It was 3am and Professor Mary-Louise McLaws was awake working, waiting for another online meeting to start with experts at the World Health Organisation, when she developed a sudden strange headache.

“I was so tired,” the highly respected epidemiologist recalled.

“The next day my husband knew that I was really unwell … Thank God he’s the perfect husband, and he rang the ambulance, because I couldn’t make any sense out of any question.”

Mary-Louise McLaws with fellow infectious diseases experts Sanjaya Senanayake and Robert Booy at the National Press Club in February last year.Credit:Alex Ellinghausen

When she got to the emergency department on Sydney’s North Shore, an MRI was arranged. Later a doctor came to see her. McLaws took one look at her face and knew exactly what she was going to say.

“The woman was gorgeous, she looked so sad. I said, ‘Oh my God, I’ve got a brain cancer,’ and she nodded.”

By this point McLaws – who has been appointed an Officer of the Order of Australia (AO) in the General Division “for distinguished service to medical research, particularly to epidemiology and infection prevention, to tertiary education, and to health administration” in this year’s Queen’s Birthday honours – had become a household name in Australia.

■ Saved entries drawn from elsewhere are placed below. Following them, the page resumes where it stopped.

Background: an optimization exercise with open tools, aiming at small area. Do not read the settings as production practice.
Function was checked by simulation only, so behaviour that the tests miss may differ from the original.
Power figures rest on the tool's default switching activity, not on a simulated workload.

## flow/config.mk

```make
export PLATFORM = sky130hd
export DESIGN_NAME = MIPS
export DESIGN_NICKNAME = MIPS
export VERILOG_FILES = /design/flow/design.v
export SDC_FILE = /design/flow/constraint.sdc
export NUM_CORES = 4
export LEC_CHECK = 0
export ABC_AREA = 1
export CAP_MARGIN = 10
export CORE_MARGIN = 2
export CORE_UTILIZATION = 55
export SLEW_MARGIN = 10
```

## flow/constraint.sdc

```tcl
create_clock -name core_clock -period 120.0 [get_ports {clk}]
set_input_delay 24.0000 -clock core_clock [delete_from_list [all_inputs] [get_ports {clk}]]
set_output_delay 24.0000 -clock core_clock [all_outputs]
set_load 0.01 [all_outputs]
```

“I was never anti the government, I was only upset about how our community was not cared for with early vaccines.”Credit:Dominic Lorrimer

Long admired by her colleagues nationally and globally for her influential work on infection control with the World Health Organisation, McLaws rarely, if ever, turned down a request from a journalist, doing countless interviews for television, radio and newspapers.

She said that she wanted to instil a sense of confidence in those that were listening to her: “I was at home, always wearing the same thing and always sounding the same way,” she recalled.

During the day she was also working for the University of NSW, then into the night with the World Health Organisation.

The news in January that she had been diagnosed with a brain tumour led to an outpouring of tributes from thousands of people who had felt reassured by her expertise, often as great swaths of the country lived in lockdown.

Among them were Victorian Chief Health Officer Brett Sutton and former prime minister Malcolm Turnbull, who wrote that McLaws’ “calm, wise and informed voice has helped all of us understand and navigate this pandemic”.

Her contribution during COVID-19 is just the tip of the iceberg. McLaws has been an adviser to the World Health Organisation for more than two decades and written more than 180 research publications.

She travelled to the World Health Organisation in Geneva in February 2020 to convene with other experts as they tried to make sense of the emerging virus. At that time, she said she knew it was a “very interesting disease … that you know is going to spread”.

McLaws at her Sydney home last year.Credit:Louise Kennerley

The infection control expert was among the first experts in Australia to warn Victorians to stay away from the 2020 grand prix because of the risk of it becoming a coronavirus super-spreading event. The car race was famously cancelled on the opening day, March 13, as crowds lined up outside. McLaws was also vocal on closing the Australian border early.

She never backed away from holding governments to account on their pandemic response and was among the first experts to talk about the need for face masks, when the idea of the public wearing them every day seemed unimaginable.

In June last year, she lashed the NSW government for waiting days too long to take decisive action that could have prevented major coronavirus spreading events after the more virulent Delta variant emerged.

“The horse has bolted, but the horse started bolting last week,” she said at the time.

McLaws was also among the first to lobby for rapid antigen testing, and warned of the risks of outbreaks by keeping returned travellers in poorly ventilated hotels. She led the charge on the need for sophisticated quarantine facilities, such as Howard Springs in Darwin.

“I was never anti the government, I was only upset about how our community was not cared for with early vaccines,” she said on Thursday.

She is hopeful that a new generation of vaccines, including those that do a better job of reducing transmission, will prove the way out of the pandemic.

After receiving at least a dozen different treatments for her brain tumour, including radiotherapy and chemotherapy, there is no sign of McLaws’ cancer for now.

The uncertainty of living, or not, is something that has been more difficult for her friends and family, she said, than for someone like her who has spent a lifetime in the “logical” health and medicine fields.

She said she was overwhelmed by the flood of well-wishes from the community.

“They sent emails … I was really surprised. Not only do I love my students and Australians, Australians are very, very lovely.”